To address the weaknesses in South African SOEs, the OECD has recommended that:
- The government should set realistic profitability objectives which SOEs should meet;
- SOEs’ governing structures should be professionalised and the government should refrain from short-term political interference;
- SOEs in markets with a sufficient degree of competition, such as telecoms, should be privatized;
- Competition should be promoted by re-evaluating the prominent position of SOEs which hampers the entry of new firms and increases the costs of intermediate products; and
- In “network industries”, which provide fixed infrastructure for the delivery of goods or services to end users (such as telephone or electricity cables and wires, rail track, or airport runways), independent regulators should be charged with ensuring non-discriminatory third-party access.
This advice has fallen on deaf ears.
A recent draft legislative measure (described below) to deal with SOEs has been criticised as a deckchair-moving exercise. The planned partial privatisation of one SOE is being investigated for probable corruption. Shortcomings affecting certain SOEs are also described below.

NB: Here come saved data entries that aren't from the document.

$ cat config.mk
export PLATFORM = sky130hd
export DESIGN_NAME = alu_issue_unit
export DESIGN_NICKNAME = d
export VERILOG_FILES = /design/src/rtl/alu_pkg.sv /design/src/rtl/sync_fifo.sv /design/src/rtl/alu_issue_unit.sv
export SDC_FILE = /design/constraint.sdc
export NUM_CORES = 1
export LEC_CHECK = 0
export BUFFER_PORTS_ARGS = -buffer_cell sky130_fd_sc_hd__buf_4
export CAP_MARGIN = 20
export CORE_MARGIN = 5
export CORE_UTILIZATION = 50
export CTS_CLUSTER_DIAMETER = 60
export DETAILED_ROUTE_END_ITERATION = 10
export PLACE_DENSITY = 0.75
export SLEW_MARGIN = 20
export SYNTH_ARGS = -nofsm -noshare
export SYNTH_HDL_FRONTEND = slang
export SYNTH_SLANG_ARGS = --single-unit
$ cat constraint.sdc
create_clock -name clk -period 2.65 [get_ports clk]
set_input_delay 0 -clock clk [delete_from_list [all_inputs] [get_ports clk]]
set_output_delay 0 -clock clk [all_outputs]
set_load 0.1 [all_outputs]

Moving deckchairs at Eskom and Transnet
The South African government has a Minister and Department of Public Enterprises. They oversee several SOEs including Eskom and Transnet. Those SOEs operate in the energy, resources, and transport fields, which the Department describes as “core” or “strategic” sectors of the economy.
The Department’s lofty vision for those SOEs is to create an enabling environment in which they “add real economic value” by focusing on “operational excellence and commercial viability”, which will “drive developmental objectives and job creation”. The Department states, ambitiously, that its mission is to seek to ensure that these SOEs are “financially sustainable” and “operationally robust” and that they provide “reliable, high-quality and cost-effective services” to industry and citizens.

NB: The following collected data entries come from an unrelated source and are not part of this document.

**src/rtl/sap_bus_seq.sv**
```systemverilog
// Bus transfer sequencer: debounced go starts a RD->WR (or switch->WR) move; SAP_GO_DEBOUNCE_EN enables the filter.
// Latency: go_db 2+DB_CYCLES cycles after go (3 without filter); mode 0 commits at R+2, mode 1 at R+1.
// Backpressure: hlt freezes RD/WR and masks strobes; go edges outside IDLE or under hlt are dropped.
module sap_bus_seq #(
    parameter int DATA_W    = 8,
    parameter int N_MOD     = 16,
    parameter int DB_CYCLES = 65536,
    localparam int SEL_W    = $clog2(N_MOD)
) (
    input  logic                    CLK,
    input  logic                    RESET,
    input  logic                    go,
    input  logic                    mode,
    input  logic [SEL_W-1:0]        src_sel,
    input  logic [SEL_W-1:0]        dst_sel,
    input  logic [DATA_W-1:0]       prog_in,
    input  logic [N_MOD*DATA_W-1:0] mod_dout,
    input  logic                    hlt,
    output logic [N_MOD-1:0]        oe,
    output logic [N_MOD-1:0]        we,
    output logic [DATA_W-1:0]       bus_data,
    output logic                    go_db,
    output logic                    busy,
    output logic                    done,
    output logic                    err
);

    localparam logic [1:0] ST_IDLE = 2'd0;
    localparam logic [1:0] ST_RD   = 2'd1;
    localparam logic [1:0] ST_WR   = 2'd2;

    logic go_m_q, go_s_q;
    logic go_db_q, go_db_prev_q;

    always_ff @(posedge CLK) begin
        if (RESET) begin
            go_m_q       <= 1'b0;
            go_s_q       <= 1'b0;
            go_db_prev_q <= 1'b0;
        end else begin
            go_m_q       <= go;
            go_s_q       <= go_m_q;
            go_db_prev_q <= go_db_q;
        end
    end

`ifdef SAP_GO_DEBOUNCE_EN
    localparam int CNT_W = (DB_CYCLES > 1) ? $clog2(DB_CYCLES) : 1;

    logic [CNT_W-1:0] db_cnt_q, db_cnt_d;
    logic             go_db_d;

    // Any disagreement that does not persist for DB_CYCLES cycles restarts the count.
    always_comb begin
        db_cnt_d = db_cnt_q;
        go_db_d  = go_db_q;
        if (go_s_q == go_db_q) begin
            db_cnt_d = '0;
        end else if (db_cnt_q == CNT_W'(DB_CYCLES - 1)) begin
            go_db_d  = ~go_db_q;
            db_cnt_d = '0;
        end else begin
            db_cnt_d = db_cnt_q + CNT_W'(1);
        end
    end

    always_ff @(posedge CLK) begin
        if (RESET) begin
            db_cnt_q <= '0;
            go_db_q  <= 1'b0;
        end else begin
            db_cnt_q <= db_cnt_d;
            go_db_q  <= go_db_d;
        end
    end
`else
    always_ff @(posedge CLK) begin
        if (RESET) begin
            go_db_q <= 1'b0;
        end else begin
            go_db_q <= go_s_q;
        end
    end
`endif

    logic [1:0]        state_q, state_d;
    logic [SEL_W-1:0]  src_q, src_d;
    logic [SEL_W-1:0]  dst_q, dst_d;
    logic [DATA_W-1:0] bus_q, bus_d;
    logic              err_q, err_d;
    logic [DATA_W-1:0] rd_dat;
    logic              start, dst_bad, src_bad, reject;

    always_comb begin
        rd_dat = '0;
        for (int k = 0; k < N_MOD; k++) begin
            if (src_q == SEL_W'(k)) begin
                rd_dat = mod_dout[k*DATA_W +: DATA_W];
            end
        end
    end

    assign start   = go_db_q && !go_db_prev_q && (state_q == ST_IDLE) && !hlt;
    assign dst_bad = 32'(dst_sel) >= N_MOD;
    assign src_bad = (32'(src_sel) >= N_MOD) || (src_sel == dst_sel);
    assign reject  = dst_bad || (!mode && src_bad);

    always_comb begin
        state_d = state_q;
        src_d   = src_q;
        dst_d   = dst_q;
        bus_d   = bus_q;
        err_d   = err_q;
        case (state_q)
            ST_IDLE: begin
                if (start) begin
                    src_d = src_sel;
                    dst_d = dst_sel;
                    if (reject) begin
                        err_d = 1'b1;
                    end else begin
                        err_d = 1'b0;
                        if (mode) begin
                            state_d = ST_WR;
                            bus_d   = prog_in;
                        end else begin
                            state_d = ST_RD;
                        end
                    end
                end
            end
            ST_RD: begin
                if (!hlt) begin
                    bus_d   = rd_dat;
                    state_d = ST_WR;
                end
            end
            ST_WR: begin
                if (!hlt) begin
                    state_d = ST_IDLE;
                end
            end
            default: state_d = ST_IDLE;
        endcase
    end

    always_ff @(posedge CLK) begin
        if (RESET) begin
            state_q <= ST_IDLE;
            src_q   <= '0;
            dst_q   <= '0;
            bus_q   <= '0;
            err_q   <= 1'b0;
        end else begin
            state_q <= state_d;
            src_q   <= src_d;
            dst_q   <= dst_d;
            bus_q   <= bus_d;
            err_q   <= err_d;
        end
    end

    // Strobes are decoded from state so a reset between RD and WR can never leave a write pending.
    always_comb begin
        oe = '0;
        we = '0;
        for (int k = 0; k < N_MOD; k++) begin
            oe[k] = (state_q == ST_RD) && !hlt && (src_q == SEL_W'(k));
            we[k] = (state_q == ST_WR) && !hlt && (dst_q == SEL_W'(k));
        end
    end

    assign bus_data = bus_q;
    assign go_db    = go_db_q;
    assign busy     = (state_q != ST_IDLE);
    assign done     = (state_q == ST_WR) && !hlt;
    assign err      = err_q;

endmodule

```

Despite the Department’s ambitions about the provision by SOEs of reliable services, Eskom has of late been cutting the supply of electricity across South Africa for more than 12 hours a day. This amounts to “Stage 8” load shedding, according to the official national code of practice for load shedding, says energy analyst Chris Yelland. As to whether Eskom was “financially sustainable”, in early 2019 the Department stated that Eskom was “technically insolvent”.

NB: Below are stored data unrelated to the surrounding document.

### src/rtl/bus_arbiter.sv
// Round-robin bus arbiter with registered one-hot grant and source drive enables.
// Optional forced release of a stuck owner is built when BUS_ARB_TIMEOUT_EN is defined.
module bus_arbiter #(
    parameter int NREQ = 4,
    parameter int NSRC = 27,
    parameter int SRCW = 5
`ifdef BUS_ARB_TIMEOUT_EN
    ,
    parameter int TIMEOUT = 16
`endif
) (
    input  logic                 clock,
    input  logic                 clear,
    input  logic [NREQ-1:0]      req,
    input  logic [NREQ*SRCW-1:0] src_sel,
    output logic [NREQ-1:0]      gnt,
    output logic [NSRC-1:0]      src_en,
    output logic                 busy,
    output logic                 bad_src,
    output logic                 timeout_err,
    output logic [1:0]           fsm_state
);

    localparam int RRW = (NREQ > 1) ? $clog2(NREQ) : 1;
    localparam logic [SRCW:0] NSRC_LIM = (SRCW + 1)'(NSRC);

    typedef enum logic [1:0] {
        IDLE  = 2'd0,
        GRANT = 2'd1,
        TURN  = 2'd2
    } state_t;

    state_t          state, state_next;
    logic [RRW-1:0]  rr_ptr, rr_next;
    logic [RRW-1:0]  owner, owner_next;
    logic [RRW-1:0]  win;
    logic            found;
    logic [NREQ-1:0] mask;
    logic [NREQ-1:0] eligible;
    logic [NREQ-1:0] gnt_next;
    logic [NSRC-1:0] src_en_next;
    logic            busy_next;
    logic            bad_next;
    logic [SRCW-1:0] codes [NREQ];
    logic [SRCW-1:0] code;
    logic            code_ok;
    logic [NSRC-1:0] code_dec;

`ifdef BUS_ARB_TIMEOUT_EN
    localparam logic [7:0] LIMIT = 8'(TIMEOUT - 1);
    logic [7:0]      count, count_next;
    logic [NREQ-1:0] mask_next;
    logic            te_next;
`else
    assign mask        = '0;
    assign timeout_err = 1'b0;
`endif

    assign fsm_state = state;
    assign eligible  = req & ~mask;

    always_comb begin
        for (int k = 0; k < NREQ; k++) begin
            codes[k] = src_sel[k*SRCW +: SRCW];
        end
    end

    // First eligible requester at or after rr_ptr, wrapping; all indices are
    // constants once the loops unroll.
    always_comb begin
        found = 1'b0;
        win   = '0;
        for (int s = 0; s < NREQ; s++) begin
            if (rr_ptr == RRW'(s)) begin
                for (int i = 0; i < NREQ; i++) begin
                    if (!found && eligible[(s + i) % NREQ]) begin
                        found = 1'b1;
                        win   = RRW'((s + i) % NREQ);
                    end
                end
            end
        end
    end

    // In IDLE the winner's code is decoded for the grant edge; in GRANT the owner's.
    always_comb begin
        code     = codes[(state == IDLE) ? win : owner];
        code_ok  = ({1'b0, code} < NSRC_LIM);
        code_dec = '0;
        for (int i = 0; i < NSRC; i++) begin
            code_dec[i] = (code == SRCW'(i));
        end
    end

    always_comb begin
        state_next  = state;
        rr_next     = rr_ptr;
        owner_next  = owner;
        gnt_next    = '0;
        src_en_next = '0;
        bad_next    = 1'b0;
`ifdef BUS_ARB_TIMEOUT_EN
        count_next  = count;
        te_next     = 1'b0;
        mask_next   = mask & req;
`endif
        case (state)
            IDLE: begin
                if (found) begin
                    state_next    = GRANT;
                    owner_next    = win;
                    gnt_next[win] = 1'b1;
                    src_en_next   = code_dec;
                    bad_next      = !code_ok;
                    rr_next       = (win == RRW'(NREQ - 1)) ? '0 : win + RRW'(1);
`ifdef BUS_ARB_TIMEOUT_EN
                    count_next    = 8'd0;
`endif
                end
            end
            GRANT: begin
                if (!req[owner]) begin
                    state_next = TURN;
`ifdef BUS_ARB_TIMEOUT_EN
                end else if (count == LIMIT) begin
                    state_next       = TURN;
                    te_next          = 1'b1;
                    mask_next[owner] = 1'b1;
`endif
                end else begin
                    gnt_next    = gnt;
                    src_en_next = code_dec;
                    bad_next    = !code_ok;
`ifdef BUS_ARB_TIMEOUT_EN
                    count_next  = count + 8'd1;
`endif
                end
            end
            TURN:    state_next = IDLE;
            default: state_next = IDLE;
        endcase
        busy_next = (state_next != IDLE);
    end

    always_ff @(posedge clock or negedge clear) begin
        if (!clear) begin
            state   <= IDLE;
            rr_ptr  <= '0;
            owner   <= '0;
            gnt     <= '0;
            src_en  <= '0;
            busy    <= 1'b0;
            bad_src <= 1'b0;
        end else begin
            state   <= state_next;
            rr_ptr  <= rr_next;
            owner   <= owner_next;
            gnt     <= gnt_next;
            src_en  <= src_en_next;
            busy    <= busy_next;
            bad_src <= bad_next;
        end
    end

`ifdef BUS_ARB_TIMEOUT_EN
    always_ff @(posedge clock or negedge clear) begin
        if (!clear) begin
            count       <= 8'd0;
            mask        <= '0;
            timeout_err <= 1'b0;
        end else begin
            count       <= count_next;
            mask        <= mask_next;
            timeout_err <= te_next;
        end
    end
`endif

endmodule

President Cyril Ramaphosa announced that the government would break Eskom up into separate generation, transmission, and distribution SOEs to better manage its serious operational and financial problems. In response to feared job losses from the breakup, Cosatu organised a national strike. This caused the apparent abandonment of the government’s plans to restructure Eskom. In July 2019 Eskom’s then CEO, however, announced that Eskom had entered a “death spiral” and needed the restructuring.
Two thousand Eskom employees were laid off during 2020 and 2021, and another 6 000 layoffs are reportedly needed for the company to continue operating.
In July 2023, the National Energy Regulator granted a licence to operate a transmission system to the National Transmission Company, a wholly owned subsidiary of Eskom.
Debt relief
The government is providing Eskom with debt relief of R254 billion spread over the three financial years ending 2025/26. Despite that subsidy and a recent 9.61% tariff increase approved by the National Energy Regulator, Eskom still operates at a loss.
The company experiences endemic theft of materials for resale, and sabotage to force repairs to be made at corruptly inflated prices. The responsible minister, Pravin Gordhan, recently told the National Assembly’s Standing Committee on Public Accounts (Scopa) that not enough people are imprisoned for corruption at Eskom.
As for whether Transnet “adds real economic value”, the Reserve Bank’s governor has just identified Transnet’s ports and rail operational inefficiencies as “serious constraints on the country’s economic growth”. Transnet has asked the Treasury to take on R61 billion of its debt.
South African Airways
Turning to other SOEs, South African Airways’ acting CEO stated in 2015 that the airline’s only profitable long-haul routes were London, Hong Kong, Munich, Frankfurt and Perth, and it operated all the others at a loss.
In 2017, Standard Chartered Bank and Citibank refused to extend their loans to SAA of R2.2 billion and R1.8 billion respectively.
In 2019, the government announced that SAA had not turned a profit since 2011 and had run out of money. A court found that, although SAA was financially distressed, there was “a reasonable prospect of rescuing it,” and ordered that SAA be placed under supervision and that business-rescue proceedings commence to rehabilitate the company.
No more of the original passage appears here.